What is needed: For the word "reset", count the lines below that contain it. Give the number alone.

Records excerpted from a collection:
---------------
This design comes from an exercise in tuning for small area, a short achievable clock period and few clock cycles per item on the open sky130 flow, not from production work.
Where RTL was checked, it was by simulation tests only, not by an equivalence proof against the original.
Function not checked in runs 1 to 4: the RTL went through the layout flow alone.

<file path="design/flow/design.v">
`timescale 1ns / 1ps
module crc_generator(
input clk,reset,
input s_axis_input_tvalid,
output logic s_axis_input_tready,
input [7:0]s_axis_input_tdata,
input s_axis_input_tlast,
output logic m_axis_output_tvalid,
input  m_axis_output_tready,
output logic [7:0]m_axis_output_tdata,
output logic m_axis_output_tlast
    );
logic [23:0] crc;
logic [7:0]  skid_data;
logic        skid_valid;
logic [1:0]  emit_cnt;       
logic        emit;           
logic        first;          
wire s_fire  = s_axis_input_tvalid & s_axis_input_tready;
wire o_free  = ~m_axis_output_tvalid | m_axis_output_tready;
wire ld_crc  = emit & ~skid_valid;
wire o_load  = o_free & (skid_valid | emit | s_axis_input_tvalid);
wire skid_take = s_fire & (skid_valid | emit | ~o_free);
wire [23:0] crc_next = first ? 24'h0 : crc24_d8(crc, m_axis_output_tdata);
function [23:0] crc24_d8(input [23:0] c, input [7:0] d);
    integer k;
    reg [23:0] r;
    begin
        r = c;
        for (k = 7; k >= 0; k = k - 1)
            r = {r[22:0], 1'b0} ^ ((d[k] ^ r[23]) ? 24'h864CFB : 24'h0);
        crc24_d8 = r;
    end
endfunction
wire [1:0] emit_cnt_n = (s_fire & s_axis_input_tlast) ? 2'd3 :
                        (o_free & ld_crc) ? emit_cnt - 2'd1 : emit_cnt;
wire       skid_valid_n = skid_take | (skid_valid & ~o_free);
always @(posedge clk) begin
    if (reset) begin
        skid_valid <= 1'b0;
        emit_cnt <= 2'd0;
        emit <= 1'b0;
        first <= 1'b1;
        m_axis_output_tvalid <= 1'b0;
        s_axis_input_tready <= 1'b1;
    end else begin
        if (o_load)
            first <= 1'b0;
        skid_valid <= skid_valid_n;
        emit_cnt <= emit_cnt_n;
        emit <= (emit_cnt_n != 2'd0);
        if (o_free)
            m_axis_output_tvalid <= o_load;
        s_axis_input_tready <= ~skid_valid_n & (emit_cnt_n == 2'd0);
    end
end
always @(posedge clk) begin
    if (o_load) begin
        crc <= crc_next;
        m_axis_output_tdata <= skid_valid ? skid_data :
                               emit ? crc_next[23:16] : s_axis_input_tdata;
        m_axis_output_tlast <= ld_crc & (emit_cnt == 2'd1);
    end
    if (skid_take)
        skid_data <= s_axis_input_tdata;
end
endmodule
</file>
<file path="design/flow/run.sh">
#!/bin/bash
# synth_recipe.tcl (not shown) runs the flow's synth.tcl, then flattens the netlist and writes it again
# the make line also repeats each setting of config.mk as NAME=value (left out here)
make -C /OpenROAD-flow-scripts/flow DESIGN_CONFIG=/design/flow/config.mk WORK_HOME=/design/flow/orfs CLKGATE_MAP_FILE= SYNTH_SCRIPT=/design/flow/synth_recipe.tcl finish
</file>
<file path="design/flow/config.mk">
export PLATFORM = sky130hd
export DESIGN_NAME = crc_generator
export DESIGN_NICKNAME = crc_generator
export VERILOG_FILES = /design/flow/design.v
export SDC_FILE = /design/flow/constraint.sdc
export NUM_CORES = 8
export LEC_CHECK = 0
export CAP_MARGIN = 20
export CORE_MARGIN = 2
export CORE_UTILIZATION = 50
export SETUP_SLACK_MARGIN = 3.5
export SLEW_MARGIN = 20
</file>
<file path="design/flow/constraint.sdc">
create_clock -name core_clock -period 5.5 [get_ports {clk}]
set_input_delay 1.1000 -clock core_clock [delete_from_list [all_inputs] [get_ports {clk}]]
set_output_delay 1.1000 -clock core_clock [all_outputs]
set_load 0.01 [all_outputs]
</file>
==> run notes, run 1 <==
Worst R2R End=m_axis_output_tdata[1]; Placement Cell Area=2953 um2; Mean Syn Cell Area=13.62 um2; final worst-path cycle share=0.3874; Slew Limit Fails=0; pin count of the biggest net entering global routing=21; Worst Skew=0.01290 ns; kind of critical path=reg -> reg; Yosys top cell by area=edfxtp_1; most common cell after layout, fill and taps aside=edfxtp_1; largest delay contributor family on the critical path=XOR/XNOR gates; total number of vias=1691; Yosys Warn Count=1; Wirelength per Cell=16.95 um; final core utilization=0.7091; cell chain of the critical path=buf_4, xnor2_4, xnor3_2, xnor3_2, xnor2_4, o31ai_2; delay of the slowest cell on the worst path=0.49 ns; number of fill cells in the layout=369; die height=76.32 um; first drt pass iteration count=4; Slew @ Worst Pin=0.6960 ns; CP Depth=6; Fin Setup TNS=0 ns; Core Region=5075 um2; Clock Tree Buf Depth=2; total CTS buffers=5; # diodes=0; DRC errors left=0; clock latency (worst-skew pair)=0.31 ns; TritonCTS clock tree=yes; worst slack at placement=2.515 ns; hold path depth=2; Setup crit start kind=flop; WP buf/inv=1; register bit total from synthesis=48; post-synth net total=206; Post-Synthesis Cells=192; register area share after synthesis=0.5244; worst r2r src=m_axis_output_tdata[6]; CP endpoint kind=flop; dpl hpwl=3.366 mm; Final Instance Area=3598 um2; Die ar.=5825 um2; routed vias/inst=5.140; Critical-path top delay cell=xnor3_2; CTS H-tree depth=2; most frequent cells in the layout=edfxtp_1 (41), buf_4 (29), nor2_1 (25); first-pass GRT wire length=8.914 mm; Post-Syn Area=2615 um2; Initial DRC Count=95; synth unique cells=35; total of max-cap violations=0; Req. time, crit path=5.54 ns; status=finished clean; worst setup margin=3.369 ns; crit-path max FO=3; number of global-route vias before repair=1708; crit path from=m_axis_output_tdata[6]; Cell Rows=26; initial core utilization=0.5153; die width=76.32 um; Area Growth Syn to Fin=37.61%; initial antenna violation count=0; hold crit path type=reg -> reg; RD Place Congestion=0.7448; Final setup viols=0; crit path DAT=2.17 ns; Fmax=469.3 MHz; GRT Resource Usage Total=0.2039; post-route ant nets=0; Port Buffer Count=23; clk root buf=clkbuf_8; layout cells sized above 1=0.3668; Final Hold Viols=0; Period minus WS final=2.131 ns; fin nets=272; FF-to-FF path depth=6; number of clock sinks=48; RSZ-0062 raised after global routing=true; flop2flop setup slack=3.37 ns; io pins=24; Total Wirelength=5.577 mm; Reg clk slew, reported paths=0.10 ns; Synth top area share=0.4708; GR Overflow Total=0; Rel. slew slack=0.5354; Setup crit end=m_axis_output_tdata[1]; synth top area cells=edfxtp_1 (47%), xnor2_1 (8.4%), xnor3_1 (6.9%)
[how the worst min path moves through the flow]
stage / from / to / slack, ns
floorplan: skid_data[6] / m_axis_output_tdata[6] / 0.50
global placement: skid_data[2] / m_axis_output_tdata[2] / 0.52
detailed placement: skid_data[2] / m_axis_output_tdata[2] / 0.52
CTS: skid_data[2] / m_axis_output_tdata[2] / 0.54
global route: skid_data[0] / m_axis_output_tdata[0] / 0.57
finish: skid_data[2] / m_axis_output_tdata[2] / 0.54
[layer usage]
metal	GRT usage	vias to the layer above	routed length [um]
met5	0	-	0
met2	0.3451	37	2825
met4	0.07455	0	136
met3	0.03910	9	169
li1	-	804	-
met1	0.2624	841	2445
[logic make-up (layout without fill, tap and decap cells)]
family	count (synthesis)	in the layout	synth area share
XOR/XNOR	56	56	0.2986
AND/OR/NAND/NOR	51	52	0.09139
flip-flops	48	48	0.5244
AO/OA/AOI/OAI	22	22	0.05071
buffers and inverters	10	76	0.01435
multiplexers	4	4	0.01579
adder cells (fa/ha/maj)	1	1	0.004784
[worst register-to-register path, delay by kind of cell, from the launching register on]
kind / cells / cell delay, ns
xor gates and xnor gates: 4 / 1.21
buffers and inverters: 1 / 0.17
AOI/OAI and AO/OA: 1 / 0.07
DFF: 1 / 0.41
[state kept, by name, indices dropped and copies added (netlist names)]
signal	count
skid_data	8
emit_cnt	2
m_axis_output_tlast	1
s_axis_input_tready	1
skid_valid	1
emit	1
first	1
crc	24
m_axis_output_tdata	8
m_axis_output_tvalid	1
[cells in the mapped netlist]
cell type,number
a21oi_1,10
a31oi_1,1
and2_1,1
buf_1,1
clkbuf_1,6
dfxtp_1,7
edfxtp_1,41
ha_1,1
inv_1,3
mux2_1,1
mux2i_1,3
nand2_1,5
nand2b_1,2
nand3_1,1
nand3b_1,2
nor2_1,26
nor2b_1,7
nor3_1,4
nor3b_1,1
nor4_1,1
o21ai_0,3
o21ai_1,3
o2bb2ai_1,1
o311a_1,1
o31ai_1,2
o31ai_2,1
or2_2,1
xnor2_1,25
xnor2_2,2
xnor2_4,4
xnor3_1,8
xnor3_2,2
xor2_1,10
xor2_2,2
xor3_1,3
[layout make-up]
class                   instances  area (um2)  share of cell area
clock inverters                 2       38.79             0.01078
well taps                      70       87.58             0.02434
inverters                       3       11.26            0.003129
multi-input cells             135        1409              0.3915
flip-flops and latches         48        1376              0.3825
clock buffers                   6       82.58             0.02295
repair buffers                 65       593.1              0.1648
[timing repair]
| item | in CTS | in global routing |
|---|---|---|
| gates resized for setup | 63 | 20 |
| pin swaps | 17 | 7 |
| gates cloned | 2 | 0 |
| endpoints found under the setup margin | 67 | 50 |
| buffers inserted | 36 | 4 |
| hold buffers | 0 | 0 |
[through the flow]
step / std cells / hold WS, ns
after CTS: 325 / 0.5434
after global placement: 279 / 0.5195
final: 329 / 0.5389
after global routing: 329 / 0.5702
after floorplan: 192 / 0.5000
after detailed placement: 279 / 0.5209
==> run 2, diff against run 1 <==
--- a/design/flow/config.mk
+++ b/design/flow/config.mk
@@ -10,3 +10,3 @@
 export CORE_UTILIZATION = 50
-export SETUP_SLACK_MARGIN = 3.5
+export SETUP_SLACK_MARGIN = 3.4
 export SLEW_MARGIN = 20
==> run 2 against run 1 <==
Against the previous run:
- flip-flop and latch count unchanged
- register-to-register slack about the same
- hold slack gained 0.016 ns
- first-iteration DRC count fell by 32%
- critical path type is now reg -> out
==> run notes, run 2 <==
DRC errors left=0; Initial DRC Count=65; first drt pass iteration count=4; first-pass GRT wire length=8.990 mm; synth unique cells=35; GRT Resource Usage Total=0.2029; number of clock sinks=48; crit path DAT=1.09 ns; Top reg by flops=crc; count leader, synth=edfxtp_1; initial core utilization=0.5153; status=finished clean; Reg clk slew, reported paths=0.09 ns; Period minus WS final=2.188 ns; post-synth net total=206; routed vias/inst=5.006; Fin Setup TNS=0 ns; Placement Cell Area=2938 um2; clk root buf=clkbuf_8; Fin Hold WS=0.5551 ns; crit path from=m_axis_output_tdata[1]; initial antenna violation count=0; Total Wirelength=5.422 mm; FFs w/ async S/R, synth=0; kind of critical path=reg -> out; post-route ant nets=0; Slew @ Worst Pin=0.7200 ns; dpl hpwl=3.311 mm; most common cell after layout, fill and taps aside=edfxtp_1; flip-flop count of the largest register after layout=24; total of max-cap violations=0; Post-Syn Area=2615 um2; Core Region=5075 um2; RSZ-0062 raised after global routing=true; final worst-path cycle share=0.3978; Post-Synthesis Cells=192; Slew Limit Fails=0; CP endpoint kind=output port; RD Place Congestion=0.7244; Worst Skew=0.006761 ns; Synth top area share=0.4708; register area share after synthesis=0.5244; synth cell count leaders=edfxtp_1 (41), nor2_1 (26), xnor2_1 (25); hold path depth=2; die height=76.32 um; Yosys top cell by area=edfxtp_1; Yosys Warn Count=1; pin count of the biggest net entering global routing=31; layout cells sized above 1=0.3435; ys flop type=edfxtp_1; Final Hold Viols=0; Clock Tree Buf Depth=2; GR Overflow Total=0; total CTS buffers=5; Fmax=457.1 MHz; die width=76.32 um; # diodes=0; Wirelength per Cell=16.33 um; CTS H-tree depth=2; number of global-route vias before repair=1760; Area Growth Syn to Fin=36.12%; Cell Rows=26; total number of vias=1662; Port Buffer Count=23; biggest regs=crc: 24 flops, m_axis_output_tdata: 8 flops, skid_data: 8 flops; Setup crit start kind=flop; Req. time, crit path=4.40 ns; io pins=24; worst r2r src=m_axis_output_tdata[1]; Post-synth EDFFs=41; crit-path max FO=2; clock latency (worst-skew pair)=0.31 ns; Final setup viols=0; most frequent cells in the layout=edfxtp_1 (41), buf_4 (34), nor2_1 (24); hold path start=skid_data[2]; FF-to-FF path depth=6; register bit total from synthesis=48; hold crit path type=reg -> reg; synth top area cells=edfxtp_1 (47%), xnor2_1 (8.4%), xnor3_1 (6.9%); Final Instance Area=3560 um2; Rel. slew slack=0.5194; Die ar.=5825 um2; TritonCTS clock tree=yes; Mean Syn Cell Area=13.62 um2; fin nets=275
==> run 2: changes by cell type in the layout (fill, tap and decap cells not counted), moves of 2 or more <==
cell and change:
xor2_2 -2, dlygate4sd2_1 +2, xor2_1 +2, clkdlybuf4s15_1 +5, buf_2 -7, xnor2_4 -2, buf_4 +5, xnor2_2 +3
==> run 2: layout make-up <==
| cell class | count | area [um2] |
|---|---|---|
| Clock buffer | 6 | 72.57 |
| Tap cell | 70 | 87.58 |
| Clock inverter | 2 | 15.01 |
| Sequential cell | 48 | 1374 |
| Inverter | 3 | 11.26 |
| Timing Repair Buffer | 68 | 616.8 |
| Multi-Input combinational cell | 135 | 1383 |
| Fill cell | 395 | 1515 |
==> run 2: timing repair <==
item,CTS,global route
pin swaps,14,16
resized for setup,46,21
cloned,1,0
endpoints found under the setup margin,66,21
setup buffers,30,15
endpoints found under the hold margin,0,0
hold buffers,0,0
==> run 2: final timing paths <==
kind | end | slack (ns)
setup / recovery | m_axis_output_tdata[1] | 3.31
hold / removal | m_axis_output_tdata[2] | 0.56
setup reg to reg | m_axis_output_tdata[7] | 3.37
hold reg to reg | m_axis_output_tdata[2] | 0.56
==> run 2: critical path, cell delays in order (launching register included) <==
cell	delay, ns
edfxtp_1	0.51
buf_6	0.17
buf_6	0.11
==> run 2: logic make-up after synthesis <==
group | share of synthesized area
compound gates | 0.05071
xor+xnor | 0.2986
fa+ha+maj | 0.004784
buf+inv | 0.01435
flops | 0.5244
mux | 0.01579
simple gates | 0.09139
==> run 2: through the flow <==
| step | utilization | std cells | setup WS, ns |
|---|---|---|---|
| after CTS | 0.6637 | 317 | 3.341 |
| after global routing | 0.7014 | 332 | 3.271 |
| after global placement | 0.5789 | 278 | 2.587 |
| final | 0.7014 | 332 | 3.312 |
| after floorplan | - | 192 | 3.308 |
| after detailed placement | 0.5789 | 278 | 2.490 |
==> run 2: layer usage <==
layer  track usage  vias up  share of wire
li1              -      809              -
met2        0.3469       26           0.55
met4       0.06727        0          0.010
met3       0.03910        5          0.032
met5             0        -              0
met1        0.2613      822           0.41
==> run 3, diff against run 2 <==
--- a/design/flow/design.v
+++ b/design/flow/design.v
@@ -13,2 +13,4 @@
 logic [23:0] crc;
+logic        fold;           
+logic        first;          
 logic [7:0]  skid_data;
@@ -17,3 +19,2 @@
 logic        emit;           
-logic        first;          
 wire s_fire  = s_axis_input_tvalid & s_axis_input_tready;
@@ -23,3 +24,4 @@
 wire skid_take = s_fire & (skid_valid | emit | ~o_free);
-wire [23:0] crc_next = first ? 24'h0 : crc24_d8(crc, m_axis_output_tdata);
+wire [23:0] crc_fold = crc24_d8(crc, m_axis_output_tdata);
+wire [23:0] crc_cur  = fold ? crc_fold : crc;
 function [23:0] crc24_d8(input [23:0] c, input [7:0] d);
@@ -39,2 +41,4 @@
     if (reset) begin
+        fold <= 1'b0;
+        first <= 1'b1;
         skid_valid <= 1'b0;
@@ -42,6 +46,8 @@
         emit <= 1'b0;
-        first <= 1'b1;
         m_axis_output_tvalid <= 1'b0;
+        m_axis_output_tdata <= 8'h0;
+        m_axis_output_tlast <= 1'b0;
         s_axis_input_tready <= 1'b1;
     end else begin
+        fold <= o_load;
         if (o_load)
@@ -53,2 +59,7 @@
             m_axis_output_tvalid <= o_load;
+        if (o_load) begin
+            m_axis_output_tdata <= skid_valid ? skid_data :
+                                   emit ? crc_cur[23:16] : s_axis_input_tdata;
+            m_axis_output_tlast <= ld_crc & (emit_cnt == 2'd1);
+        end
         s_axis_input_tready <= ~skid_valid_n & (emit_cnt_n == 2'd0);
@@ -57,8 +68,6 @@
 always @(posedge clk) begin
-    if (o_load) begin
-        crc <= crc_next;
-        m_axis_output_tdata <= skid_valid ? skid_data :
-                               emit ? crc_next[23:16] : s_axis_input_tdata;
-        m_axis_output_tlast <= ld_crc & (emit_cnt == 2'd1);
-    end
+    if (first)
+        crc <= 24'h0;
+    else if (fold)
+        crc <= crc_fold;
     if (skid_take)
==> run 3 against run 2 <==
Against the previous run:
- global-route usage rose by 1.6 points
- highest routed layer unchanged
- non-clock buffer count fell by 17
- fmax fell by 3.8%
- cell count rose by 11%
- critical endpoint is now m_axis_output_tdata[7]
- count of clock-buffer cells in the layout did not move
==> run notes, run 3 <==
status=finished clean; flip-flop count of the largest register after layout=24; Setup crit start kind=flop; crit path from=m_axis_output_tdata[4]; total of max-cap violations=0; Fmax=439.9 MHz; clk root buf=clkbuf_8; routed vias/inst=5.305; initial antenna violation count=0; Yosys top cell by area=dfxtp_1; ys flop type=dfxtp_1; crit path DAT=2.48 ns; Reg clk slew, reported paths=0.09 ns; number of clock sinks=49; GRT Resource Usage Total=0.2187; Area Growth Syn to Fin=25.74%; kind of critical path=reg -> reg; Post-Syn Area=2814 um2; post-synth net total=264; pin count of the biggest net entering global routing=26; synth unique cells=43; Mean Syn Cell Area=11.26 um2; total CTS buffers=5; Fin Hold WS=0.4605 ns; Die ar.=6244 um2; final worst-path cycle share=0.4133; total number of vias=1947; io pins=24; Setup crit end=m_axis_output_tdata[7]; CTS H-tree depth=2; Synth top area share=0.2917; most common cell after layout, fill and taps aside=nor2_1; # diodes=0; Top reg by flops=crc; clock latency (worst-skew pair)=0.31 ns; Final Hold Viols=0; Worst R2R End=m_axis_output_tdata[7]; synth top area cells=dfxtp_1 (29%), edfxtp_1 (8.5%), xnor3_1 (8.0%); first-pass GRT wire length=10.23 mm; number of global-route vias before repair=1980; Post-synth EDFFs=8; RSZ-0062 raised after global routing=true; die height=79.02 um; crit-path max FO=7; most frequent cells in the layout=nor2_1 (39), dfxtp_1 (29), buf_4 (25); Wirelength per Cell=16.97 um; Core Region=5473 um2; worst r2r src=m_axis_output_tdata[4]; Worst Skew=0.007723 ns; Rel. slew slack=0.4850; Yosys Warn Count=1; Slew @ Worst Pin=0.7714 ns; register bit total from synthesis=49; hold crit path type=reg -> reg; FF-to-FF path depth=5; DRC errors left=0; synth cell count leaders=dfxtp_1 (41), nor2_1 (41), xnor2_1 (23); first drt pass iteration count=4; initial core utilization=0.5142; register area share after synthesis=0.3771; die width=79.02 um; dpl hpwl=4.098 mm; CP endpoint kind=flop; flop2flop setup slack=3.23 ns; TritonCTS clock tree=yes; number of fill cells in the layout=439; Total Wirelength=6.229 mm; Post-Synthesis Cells=250; Port Buffer Count=23; biggest regs=crc: 24 flops, m_axis_output_tdata: 8 flops, skid_data: 8 flops; Cell Rows=27; GR Overflow Total=0; Period minus WS final=2.273 ns; post-route ant nets=0; Post-CTS Hold Buffers=0; FFs w/ async S/R, synth=0; Initial DRC Count=114; Fin Setup TNS=0 ns; Clock Tree Buf Depth=2; RD Place Congestion=0.8029; fin nets=308; layout cells sized above 1=0.2678; Final setup viols=0; Req. time, crit path=5.71 ns; Slew Limit Fails=0
-- run 3: changes by cell type after synthesis, sizes merged, moves of 3 or more --
cell	before	now
clkbuf	6	11
mux2i	3	14
dfxtp	7	41
a211oi	0	16
o31ai	3	0
o21ai	6	3
xor2	12	4
edfxtp	41	8
a211o	0	3
xnor3	10	14
xor3	3	7
nor2	26	41
-- run 3: stage by stage --
step           worst slack, ns  area, um2  std cells  utilization
4_1_cts                  3.141       3416        355       0.6241
2_1_floorplan            3.360       2854        250            -
3_5_place_dp             2.676       3137        333       0.5732
5_1_grt                  3.124       3538        367       0.6465
6_report                 3.227       3538        367       0.6465
3_3_place_gp             2.784       3137        333       0.5732
-- run 3: per-layer routing --
layer  up-vias  part of all wire  track usage
met1       929              0.47       0.2994
li1        978                 -            -
met5         -                 0            0
met2        33              0.49       0.3619
met3         7             0.031      0.02955
met4         0             0.011      0.06724
-- run 3: worst min path at each step --
stage / to / from / slack (ns) / depth (start not counted)
floorplan: crc[15] / crc[15] / 0.43 / 2
detailed placement: crc[15] / crc[15] / 0.45 / 2
finish: crc[15] / crc[15] / 0.46 / 2
CTS: crc[15] / crc[15] / 0.47 / 2
global placement: crc[15] / crc[15] / 0.45 / 2
global route: crc[15] / crc[15] / 0.48 / 2
-- run 3: worst max-delay path, cell delays in order, from the launching register on --
cell      delay [ns]
dfxtp_4         0.38
xnor2_4         0.37
xor3_2          0.51
xnor3_2         0.30
or3b_1          0.36
a311oi_1        0.25
-- run 3: what timing repair did --
item,in CTS,in global routing
hold endpoints to repair,0,0
pin swaps,8,11
setup buffers,14,12
gates resized for setup,37,16
setup endpoints to repair,37,14
-- run 3: cell families (layout without fill, tap and decap cells) --
family	count (synthesis)	in the layout	synth area share
xor+xnor	56	56	0.3184
mux	17	17	0.06180
simple gates	70	70	0.1169
flops	49	49	0.3771
fa+ha+maj	1	1	0.004446
compound gates	40	40	0.09871
buf+inv	17	62	0.02268
-- run 3: cell type report --
class,count,area [um2],share of cell area
Multi-Input combinational cell,184,1807,0.5106
Sequential cell,49,1096,0.3098
Timing Repair Buffer,51,426.7,0.1206
Tap cell,72,90.09,0.02546
Clock buffer,6,72.57,0.02051
Clock inverter,2,35.03,0.009901
Inverter,3,11.26,0.003182
==> run 4, diff against run 3 <==
--- a/design/flow/config.mk
+++ b/design/flow/config.mk
@@ -10,3 +10,3 @@
 export CORE_UTILIZATION = 50
-export SETUP_SLACK_MARGIN = 3.4
+export SETUP_SLACK_MARGIN = 3.5
 export SLEW_MARGIN = 20
==> run 4 against run 3 <==
Against the previous run:
- utilization up 3.2 points
- first-iteration DRC count fell by 44%
- wire length up 5.1%
- critical path depth is 2 higher
- area after synthesis did not move
- register-to-register slack better by 0.22 ns
- sequential share of layout area shrank 1.2 points
- cell count increased by 4.9%
- design area grew 5.0%
- still clean on timing, DRC and antenna
- synthesized cell count did not move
---------------
Reply: 3